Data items

From an optimization exercise on the open Yosys and OpenROAD flow, aimed at small area; shortcuts taken in it are not production practice. Function was checked by simulation only, so behaviour that the tests miss may differ from the original. No activity file was given, so power comes from the tool's default toggle rates.

==> flow/design.v <==
module topo_discovery (
    input  wire          clk,
    input  wire          rst,
    input  wire [15:0]   now,
    input  wire          hw_valid,
    input  wire [7:0]    hw_len,
    input  wire [23:0]   hw_data,
    input  wire          hr_valid,
    output reg  [7:0]    hr_data,
    output wire          sel_n,
    output reg           xf_valid,
    output wire [4:0]    xf_len,
    output wire [71:0]   xf_tx,
    input  wire [71:0]   xf_rx,
    output reg           irq_n
);
    localparam [2:0] S_READY  = 3'd0;
    localparam [2:0] S_PRE    = 3'd1;
    localparam [2:0] S_POST   = 3'd2;
    localparam [2:0] S_UPDATE = 3'd3;
    localparam [2:0] S_PACE   = 3'd4;
    localparam [2:0] S_FAULT  = 3'd5;
    localparam [1:0] B_IDLE   = 2'd0;
    localparam [1:0] B_ACTIVE = 2'd1;
    localparam [1:0] B_AWAIT  = 2'd2;
    localparam [1:0] B_AVAIL  = 2'd3;
    reg [13:0]  prev_now;
    reg [2:0]   st;
    reg         sf;             
    reg [3:0]   cnt;            
    reg         lz;             
    reg [4:0]   e_eng;          
    reg [15:0]  pace_dl;
    reg [63:0]  mask;
    reg [63:0]  bank_a;
    reg [63:0]  bank_b;
    reg         cur;            
    reg [111:0] qm;             
    reg [4:0]   wptr;           
    reg [4:0]   cptr;           
    reg [4:0]   rptr;
    reg         pend;           
    reg         upd;            
    reg         win;            
    reg         first;
    reg [4:0]   ptr;            
    reg [4:0]   lim;            
    reg [1:0]   br_state;
    reg         active;
    reg         armed;
    reg [7:0]   reply;
    reg [5:0]   e_br;           
    wire [13:0] delta = now[13:0] - prev_now;
    wire        open  = (delta != 14'd0);
    wire        dbig5 = |delta[13:5];
    wire        dbig6 = |delta[13:6];
    wire [5:0]  e_eng_sum = {1'b0, e_eng} + {1'b0, delta[4:0]};
    wire [4:0]  e_eng_cur = (dbig5 | e_eng_sum[5]) ? 5'd31 : e_eng_sum[4:0];
    wire [6:0]  e_br_sum  = {1'b0, e_br} + {1'b0, delta[5:0]};
    wire [5:0]  e_br_now  = (dbig6 | e_br_sum[6]) ? 6'd63 : e_br_sum[5:0];
    wire [15:0] pace_diff = now - pace_dl;
    wire        pace_exp  = ~pace_diff[15];
    wire [3:0] n_nodes = sf ? cnt : 4'd0;
    reg  [7:0] nvalid;              
    integer i;
    always @* begin
        for (i = 0; i < 8; i = i + 1)
            nvalid[i] = (i < n_nodes);
    end
    wire st_old = (st == S_POST) || (st == S_UPDATE);
    wire sbank  = cur ^ st_old;
    wire        upd_step = open && sf && (st == S_UPDATE);
    wire        commit   = upd || upd_step;
    wire [4:0]  lim_eff  = upd ? lim : {~rptr[4], rptr[3:0]};
    wire [4:0]  room     = lim_eff - wptr;
    wire [31:0] wa = win ? bank_a[63:32] : bank_a[31:0];
    wire [31:0] wb = win ? bank_b[63:32] : bank_b[31:0];
    wire [3:0]  wv = win ? nvalid[7:4] : nvalid[3:0];
    reg  [31:0] v;
    reg  [31:0] m1, m2, m3, m4;     
    reg  [4:0]  t;
    integer c, bt;
    always @* begin
        for (c = 0; c < 32; c = c + 1)
            v[c] = pend && wv[c/8] && (wa[c] ^ wb[c]) && (first || (c > ptr));
        t = 5'b00001;
        for (c = 0; c < 32; c = c + 1) begin
            t[4] = t[4] | (v[c] & t[3]);
            t[3] = t[3] | (v[c] & t[2]);
            t[2] = t[2] | (v[c] & t[1]);
            t[1] = t[1] | v[c];
            m1[c] = t[1]; m2[c] = t[2]; m3[c] = t[3]; m4[c] = t[4];
        end
    end
    reg [4:0] idx0, idx1, idx2, idx3;
    always @* begin
        idx0 = 5'd0; idx1 = 5'd0; idx2 = 5'd0; idx3 = 5'd0;
        for (bt = 4; bt >= 0; bt = bt - 1) begin
            idx0[bt] = ~m1[(idx0 >> (bt+1) << (bt+1)) | ((1 << bt) - 1)];
            idx1[bt] = ~m2[(idx1 >> (bt+1) << (bt+1)) | ((1 << bt) - 1)];
            idx2[bt] = ~m3[(idx2 >> (bt+1) << (bt+1)) | ((1 << bt) - 1)];
            idx3[bt] = ~m4[(idx3 >> (bt+1) << (bt+1)) | ((1 << bt) - 1)];
        end
    end
    wire nb0 = wa[idx0];
    wire nb1 = wa[idx1];
    wire nb2 = wa[idx2];
    wire nb3 = wa[idx3];
    wire [3:0] lv;                  
    assign lv[0] = t[1] && (room != 5'd0);
    assign lv[1] = t[2] && (room >  5'd1);
    assign lv[2] = t[3] && (room >  5'd2);
    assign lv[3] = t[4] && (room >  5'd3);
    wire [2:0] nlv = lv[3] ? 3'd4 : lv[2] ? 3'd3 : lv[1] ? 3'd2 : lv[0] ? 3'd1 : 3'd0;
    wire [4:0] ptr_take = lv[3] ? idx3 : lv[2] ? idx2 : lv[1] ? idx1 : idx0;
    wire       win_done = !t[4] && (lv == t[4:1]);
    wire       pend_k   = pend && !(win_done && win) &&
                          !(commit && room == {2'b00, nlv});
    wire [6:0] ev0 = {nb0 ^ cur, win, idx0};
    wire [6:0] ev1 = {nb1 ^ cur, win, idx1};
    wire [6:0] ev2 = {nb2 ^ cur, win, idx2};
    wire [6:0] ev3 = {nb3 ^ cur, win, idx3};
    reg [27:0] rot;
    integer j;
    always @* begin
        for (j = 0; j < 4; j = j + 1)
            case ((j - wptr[1:0]) & 2'd3)
                2'd0: rot[7*j +: 7] = ev0;
                2'd1: rot[7*j +: 7] = ev1;
                2'd2: rot[7*j +: 7] = ev2;
                default: rot[7*j +: 7] = ev3;
            endcase
    end
    wire [15:0] wdec = 16'd1 << wptr[3:0];
    wire [15:0] qwe  = ({16{lv[0]}} & wdec) |
                       ({16{lv[1]}} & {wdec[14:0], wdec[15]}) |
                       ({16{lv[2]}} & {wdec[13:0], wdec[15:14]}) |
                       ({16{lv[3]}} & {wdec[12:0], wdec[15:13]});
    wire       q_was_empty = (cptr == rptr);
    wire [6:0] q_head = (wptr == rptr) ? ev0 : qm[7*rptr[3:0] +: 7];
    wire [7:0] cmd      = hw_data[7:0];
    wire [7:0] node_arg = hw_data[15:8];
    wire w_count   = hw_valid && cmd == 8'h03 && hw_len >= 8'd1;
    wire w_mask    = hw_valid && cmd == 8'h05 && hw_len >= 8'd3 && node_arg < 8'd8;
    wire w_sensors = hw_valid && cmd == 8'h06 && hw_len >= 8'd2 && node_arg < 8'd8;
    wire w_on      = hw_valid && cmd == 8'h09 && hw_len >= 8'd1;
    wire w_off     = hw_valid && cmd == 8'h0A && hw_len >= 8'd1;
    wire [63:0] sbits = sbank ? bank_b : bank_a;
    wire [7:0]  sbyte = nvalid[node_arg[2:0]] ? sbits[8*node_arg[2:0] +: 8] : 8'hFF;
    reg [2:0]  st_n;
    reg        sf_n;
    reg [3:0]  cnt_n;
    reg        lz_n;
    reg [4:0]  e_eng_n;
    reg [15:0] pace_dl_n;
    reg [7:0]  mask_we;
    reg        mask_def;
    reg        exch;
    reg        pend_n, upd_n, win_n, first_n;
    reg [4:0]  ptr_n;
    reg [4:0]  wptr_n, cptr_n, rptr_n;
    reg [1:0]  br_state_n;
    reg        active_n, armed_n;
    reg [7:0]  reply_n;
    reg [5:0]  e_br_n;
    reg        irq_n_n;
    reg [7:0]  hr_data_n;
    reg        q_empty, pop;
    reg [7:0]  last_byte;
    always @* begin
        st_n = st; sf_n = sf; cnt_n = cnt; lz_n = lz; e_eng_n = e_eng_cur;
        pace_dl_n = pace_dl; mask_we = 8'd0; mask_def = 1'b0; exch = 1'b0;
        pend_n = pend_k; upd_n = commit; win_n = win; first_n = first;
        ptr_n = ptr; wptr_n = wptr; cptr_n = cptr; rptr_n = rptr;
        br_state_n = br_state; active_n = active; armed_n = armed;
        reply_n = reply; e_br_n = e_br_now; irq_n_n = irq_n; hr_data_n = hr_data;
        pop = 1'b0;
        last_byte = xf_rx[8*(cnt-4'd1) +: 8];
        if (w_count && !active) begin
            reply_n = {4'd0, n_nodes};
            armed_n = 1'b1;
        end
        if (w_mask)
            mask_we[node_arg[2:0]] = 1'b1;
        if (w_sensors && !active) begin
            reply_n = sbyte;
            armed_n = 1'b1;
        end
        if (w_on)  active_n = 1'b1;
        if (w_off) active_n = 1'b0;
        hr_data_n = reply_n;
        if (hr_valid) begin
            armed_n   = 1'b0;
            e_br_n    = 6'd0;
            if (q_was_empty)
                irq_n_n = 1'b1;
        end
        if (open) begin
            case (st)
                S_READY: begin
                    e_eng_n = 5'd0;
                    st_n    = S_PRE;
                end
                S_PRE: begin
                    if (e_eng_cur >= 5'd10) begin
                        exch    = 1'b1;
                        lz_n    = (last_byte == 8'h00);
                        e_eng_n = 5'd0;
                        st_n    = S_POST;
                    end
                end
                S_POST: begin
                    if (e_eng_cur >= 5'd20)
                        st_n = S_UPDATE;
                end
                S_UPDATE: begin
                    if (sf) begin
                        st_n = S_PACE;
                    end else if (lz) begin
                        if (cnt == 4'd1) begin
                            st_n = S_FAULT;
                        end else begin
                            cnt_n     = cnt - 4'd1;
                            sf_n      = 1'b1;
                            mask_def  = 1'b1;
                            pace_dl_n = now + 16'd50;
                            st_n      = S_PACE;
                        end
                    end else if (cnt <= 4'd8) begin
                        cnt_n = cnt + 4'd1;
                        st_n  = S_READY;
                    end else begin
                        st_n = S_FAULT;
                    end
                end
                S_PACE: begin
                    if (pace_exp) begin
                        pace_dl_n = now + 16'd50;
                        st_n      = S_READY;
                    end
                end
                default: ;
            endcase
        end
        wptr_n = wptr + {2'b00, nlv};
        if (nlv != 3'd0) begin
            first_n = 1'b0;
            ptr_n   = ptr_take;
        end
        if (win_done && !win) begin
            win_n   = 1'b1;
            first_n = 1'b1;
        end
        if (commit)
            cptr_n = wptr_n;
        if (exch && sf) begin         
            pend_n  = 1'b1;
            upd_n   = 1'b0;
            win_n   = 1'b0;
            first_n = 1'b1;
        end
        q_empty = (cptr_n == rptr);
        if (open) begin
            case (br_state)
                B_IDLE: begin
                    if (active_n) begin
                        br_state_n = B_ACTIVE;
                    end else if (armed_n) begin
                        e_br_n     = 6'd0;
                        br_state_n = B_AWAIT;
                    end
                end
                B_ACTIVE: begin
                    if (!active_n) begin
                        br_state_n = B_IDLE;
                    end else if (!q_empty) begin
                        pop        = 1'b1;
                        br_state_n = B_AVAIL;
                    end
                end
                B_AWAIT: begin
                    if (e_br_n >= 6'd50) begin
                        armed_n    = 1'b0;
                        reply_n    = 8'h00;
                        br_state_n = active_n ? B_ACTIVE : B_IDLE;
                    end
                end
                B_AVAIL: begin
                    if (e_br_n >= 6'd50) begin
                        armed_n    = 1'b0;
                        reply_n    = 8'h00;
                        br_state_n = B_ACTIVE;
                    end else if (!armed_n && !q_empty) begin
                        pop = 1'b1;
                    end
                end
            endcase
        end
        if (pop) begin
            reply_n = {q_head[6], 1'b0, q_head[5:0]};
            rptr_n  = rptr + 5'd1;
            armed_n = 1'b1;
            irq_n_n = 1'b0;
            e_br_n  = 6'd0;
        end
    end
    wire [7:0] mask_d = mask_def ? 8'h03 : sf ? hw_data[23:16] : 8'h00;
    assign sel_n  = (st != S_PRE);
    assign xf_len = {1'b0, cnt};
    assign xf_tx  = {8'h00, mask};
    always @(posedge clk) begin
        prev_now <= now[13:0];
        if (rst) begin
            st       <= S_READY;
            sf       <= 1'b0;
            cnt      <= 4'd1;
            xf_valid <= 1'b0;
            wptr     <= 5'd0;
            cptr     <= 5'd0;
            rptr     <= 5'd0;
            pend     <= 1'b0;
            upd      <= 1'b1;
            cur      <= 1'b0;
            br_state <= B_IDLE;
            active   <= 1'b0;
            armed    <= 1'b0;
            reply    <= 8'h00;
            irq_n    <= 1'b1;
        end else begin
            st       <= st_n;
            sf       <= sf_n;
            cnt      <= cnt_n;
            xf_valid <= exch;
            wptr     <= wptr_n;
            cptr     <= cptr_n;
            rptr     <= rptr_n;
            pend     <= pend_n;
            upd      <= upd_n;
            cur      <= cur ^ exch;
            br_state <= br_state_n;
            active   <= active_n;
            armed    <= armed_n;
            reply    <= reply_n;
            irq_n    <= irq_n_n;
        end
    end
    integer b, k;
    always @(posedge clk) begin
        lz      <= lz_n;
        e_eng   <= e_eng_n;
        pace_dl <= pace_dl_n;
        e_br    <= e_br_n;
        first   <= first_n;
        win     <= win_n;
        ptr     <= ptr_n;
        lim     <= lim_eff;
        hr_data <= hr_data_n;
        if (exch) begin
            if (cur) bank_a <= xf_rx[63:0];
            else     bank_b <= xf_rx[63:0];
        end
        for (b = 0; b < 8; b = b + 1)
            if ((mask_def && (b + 1 < cnt)) || !sf || mask_we[b])
                mask[8*b +: 8] <= mask_d;
        for (k = 0; k < 16; k = k + 1)
            if (qwe[k])
                qm[7*k +: 7] <= rot[7*(k%4) +: 7];
    end
endmodule
==> flow/flow/run.sh <==
#!/bin/bash
# Standard synthesis, then an area re-map of its combinational logic (same
# registers), then the standard layout with the smallest buffer on the ports.
set -euo pipefail
here=$(pwd)
res=$here/orfs/results/$FLOW_PLATFORM/topo_discovery/base

bash standard.sh synth > make_synth.log 2>&1

cp $res/1_2_yosys.v $here/1_2_yosys.standard.v
export REMAP_LIB=$FLOW_HOME/platforms/$FLOW_PLATFORM/lib/sky130_fd_sc_hd__tt_025C_1v80.lib
export REMAP_TOP=$FLOW_TOP
export REMAP_IN=$here/1_2_yosys.standard.v
export REMAP_OUT=$here/1_2_yosys.remap.v
export REMAP_SCRIPT=$here/flow/remap.abc
export REMAP_DONT_USE="$(sed -n '/DONT_USE_CELLS += /,/^#/p' $FLOW_HOME/platforms/$FLOW_PLATFORM/config.mk | grep -o 'sky130_fd_sc_hd__[a-z0-9_]*' | tr '\n' ' ')"
yosys -c flow/remap.tcl > yosys_remap.log 2>&1
cp $REMAP_OUT $res/1_2_yosys.v
rm -f $res/1_synth.odb $res/1_synth.sdc

bash standard.sh "BUFFER_PORTS_ARGS=-buffer_cell sky130_fd_sc_hd__buf_1" \
    "CTS_ARGS=-sink_clustering_enable -repair_clock_nets -dont_use_dummy_load -buf_list sky130_fd_sc_hd__clkbuf_16 -sink_clustering_size 24 -sink_clustering_max_diameter 120" \
    finish > make_finish.log 2>&1
==> flow/flow/remap.abc <==
strash; ifraig; scorr; dc2; strash; &get -n; &deepsyn -T 20; &dch -f; &nf -R 1000; &put
==> flow/flow/remap.tcl <==
# Re-map the combinational logic of the standard synthesis netlist for area.
# Flip-flops and tie cells are kept as they are (same instances, names and
# cell types); only the gates between them are re-synthesized by ABC.
yosys -import
set lib $::env(REMAP_LIB)
read_liberty -ignore_miss_func $lib
foreach m [list sky130_fd_sc_hd__*df* sky130_fd_sc_hd__*dl* sky130_fd_sc_hd__conb_1] {
    yosys blackbox $m
}
read_verilog $::env(REMAP_IN)
hierarchy -top $::env(REMAP_TOP)
flatten
opt -purge
set du {}
foreach c $::env(REMAP_DONT_USE) { lappend du -dont_use $c }
abc -liberty $lib {*}$du -script $::env(REMAP_SCRIPT)
opt_clean -purge
hilomap -singleton -hicell sky130_fd_sc_hd__conb_1 HI -locell sky130_fd_sc_hd__conb_1 LO
insbuf -buf sky130_fd_sc_hd__buf_4 A X
opt_clean -purge
stat -liberty $lib
write_verilog -noattr -noexpr -nohex -nodec $::env(REMAP_OUT)
==> flow/standard.sh <==
#!/bin/bash
# synth_recipe.tcl (not shown) runs the flow's synth.tcl, then flattens the netlist and writes it again
# the make line also repeats each setting of config.mk as NAME=value (left out here)
make -C /OpenROAD-flow-scripts/flow DESIGN_CONFIG=/design/flow/config.mk WORK_HOME=/design/flow/orfs CLKGATE_MAP_FILE= SYNTH_SCRIPT=/design/flow/synth_recipe.tcl "${@:-finish}"
==> flow/config.mk <==
export PLATFORM = sky130hd
export DESIGN_NAME = topo_discovery
export DESIGN_NICKNAME = topo_discovery
export VERILOG_FILES = /design/flow/design.v
export SDC_FILE = /design/flow/constraint.sdc
export NUM_CORES = 4
export LEC_CHECK = 0
export CAP_MARGIN = 20
export CORE_MARGIN = 2
export CORE_UTILIZATION = 30
export CTS_BUF_LIST = sky130_fd_sc_hd__clkbuf_4
export PLACE_DENSITY = 0.5
export SLEW_MARGIN = 20
==> flow/constraint.sdc <==
create_clock -name core_clock -period 100.0 [get_ports {clk}]
set_input_delay 20.0000 -clock core_clock [delete_from_list [all_inputs] [get_ports {clk}]]
set_output_delay 20.0000 -clock core_clock [all_outputs]
set_load 0.01 [all_outputs]
==> metrics.md, run 1 <==
| Metric | Value |
|---|---|
| CTS max path bufs | `3` |
| Worst path top cell family by delay | `adder cells` |
| RePlAce Congestion | `a little under 1` |
| Hold-fix buffers, CTS | `0` |
| First-pass GRT wire length | `about 120000 µm` |
| Final setup violation count | `0` |
| DP Worst Slack | `between 70 and 80 ns` |
| Slew margin rel. | `0.286` |
| DRC viols | `0` |
| Sink Count | `around 410` |
| Max frequency | `around 0.038 GHz` |
| Minimum clock period | `between 20 and 30 ns` |
| Vias in the first global route | `around 17000` |
| Maximum fanout along the worst path | `65` |
| Clk latency of the worst-skew pair | `0.56 ns` |
| Placeable Area | `between 0.06 and 0.07 mm²` |
| Nets | `between 2000 and 2500` |
| Core Util, Final | `0.345` |
| Chip Height | `between 200 and 300 µm` |
| Worst Path Arrival | `26.60 ns` |
| Multi-input gate area | `between 0.009 and 0.01 mm²` |
| CP max stage delay | `a little under 0.7 ns` |
| Avg Cell Area, Syn | `between 10 and 15 µm²` |
| Initial core utilization | `0.304` |
| Seq. cell area | `~0.011 mm²` |
| Number of vias per cell | `around 5.6` |
| CP Data Required Time | `approximately 100 ns` |
| Largest net degree at the start of global routing | `66` |
| Tcrit/Tclk final | `0.264` |
| CP Class | `in2reg` |
| Post-CTS Resized | `0` |
| Final Hold Viols | `0` |
| Total CTS buffers | `20` |
| CP Launch Type | `input port` |
| Worst-path clk slew | `~0.10 ns` |
| Slew @ Worst Pin | `~1.1 ns` |
| Maximum VDD drop | `roughly 0.014 mV` |
| Crit end category | `flip-flop` |
| Grt ovf | `0` |
| Synth warnings | `1` |
| WL/cell | `approximately 25 µm` |
| TritonCTS clock tree | `yes` |
| H-tree Lvls | `1` |
| FP Rows | `96` |
| Routed wire length | `just over 80000 µm` |
| DR pass1 iterations | `6` |
| Via count | `around 18000` |
| DR iter-0 viols | `between 1500 and 2000` |
| Post-CTS Setup Repair Bufs | `0` |
| IO buf count | `202` |
| Cell mode on critical path | `maj3_1` |
| Root buffer cell | `clkbuf_16` |
| Hold Path Class | `reg2reg` |
| Final slew viol count | `0` |
| Max-Cap Viols | `0` |
| PwrDens | `between 10 and 15 mW/mm²` |
| Status | `no timing/DRC/antenna violations` |
| Pleak | `8.02 nW` |
| Die area | `approximately 0.07 mm²` |
| RSZ-0062 raised after global routing | `false` |
| Slowest CP cell | `buf_4` |
| Post-DRT Antenna Nets | `0` |
| Final TNS setup | `0 ns` |
| P&R area growth vs syn | `13.4%` |
| Final worst slack | `about 74 ns` |
| DIE WIDTH | `268 µm` |
| Syn Inst Count | `slightly above 2000` |
| Fraction of layout cells with a size suffix above 1 | `0.0371` |
| HPWL Detailed | `roughly 61000 µm` |
| Final clock skew | `between 0.03 and 0.04 ns` |
| GRT Util Overall | `0.219` |
| # IOs | `between 200 and 250` |
| Fill cell count | `7024` |
| Initial antenna violation count | `4` |
| Buf/Inv on CP | `3` |
| Crit-path cells | `buf_1 -> clkinv_1 -> a22oi_1 -> a21oi_1 -> maj3_1 -> maj3_1 -> maj3_1 -> maj3_1 -> maj3_1 -> maj3_1 -> a21oi_1 -> o2bb2ai_1 -> maj3_1 -> maj3_1 -> maj3_1 -> maj3_1 -> maj3_1 -> xnor2_1 -> a21oi_1 -> and4_1 -> and2_2 -> buf_4` |
| Mapped Area | `0.0209 mm²` |
-- layout by cell type, fill, tap and decap left out, types with 7 or more instances in the layout --
cell         n
a211oi_1    14
nand2b_1    31
a222oi_1    24
conb_1       9
xnor2_1     80
clkinv_1    66
clkbuf_16   20
nand2_1    203
buf_4       53
buf_1      201
mux2i_1     48
nand3_1     34
maj3_1      20
o31ai_1      7
a31oi_1     20
o21a_1      12
or2_0       22
mux2_1      18
nor2_1     201
xor2_1      49
dfxtp_1     79
a21o_1       9
o221ai_1    10
o21ai_0    116
o22ai_1     39
a21oi_1    200
and2_0      32
a22oi_1     77
nor3_1      75
a221oi_1    22
and3_1       8
nor4_1      20
edfxtp_1   326
o211ai_1    18
nor2b_1     30
or3_1        8
-- power breakdown --
| group | switching [mW] | internal (mW) | leakage, nW |
|---|---|---|---|
| clock network | 0.0514 | 0.0360 | 0.246 |
| logic | 0.0294 | 0.0144 | 3.84 |
| registers | 0.00498 | 0.189 | 3.93 |
-- per-stage QoR --
stage          total power [mW]  std cells  cell area (µm²)  hold slack [ns]
6_report                  0.326       3221            23800            0.489
5_1_grt                   0.337       3220            23700            0.512
4_1_cts                   0.327       3220            23700            0.489
3_5_place_dp              0.241       3200            23200            0.476
3_3_place_gp              0.241       3200            23200            0.460
2_1_floorplan             0.223       2027            21000            0.446
-- flip-flops by register name, summed over array words and instances, names as in the netlist, 6 cells and up --
| name | flops |
|---|---|
| bank_b | 64 |
| qm | 112 |
| pace_dl | 16 |
| hr_data | 8 |
| reply | 8 |
| bank_a | 64 |
| mask | 64 |
| prev_now | 14 |
| e_br | 6 |
-- area by class of cell --
cell class	count	share of cell area
Sequential cell	406	0.480
Multi-Input combinational cell	1542	0.391
Tap cell	931	0.0490
Timing Repair Buffer	255	0.0487
Clock buffer	20	0.0211
Inverter	66	0.0104
Antenna cell	1	0.000105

◆ WORK ITEM
Above are the entries. Output exactly the lines beginning with the line that has "export VERILOG_FILES = /design/flow/design.v" and ending with the line that has "export PLACE_DENSITY = 0.5".

◆ OUTPUT OF THE TASK
export VERILOG_FILES = /design/flow/design.v
export SDC_FILE = /design/flow/constraint.sdc
export NUM_CORES = 4
export LEC_CHECK = 0
export CAP_MARGIN = 20
export CORE_MARGIN = 2
export CORE_UTILIZATION = 30
export CTS_BUF_LIST = sky130_fd_sc_hd__clkbuf_4
export PLACE_DENSITY = 0.5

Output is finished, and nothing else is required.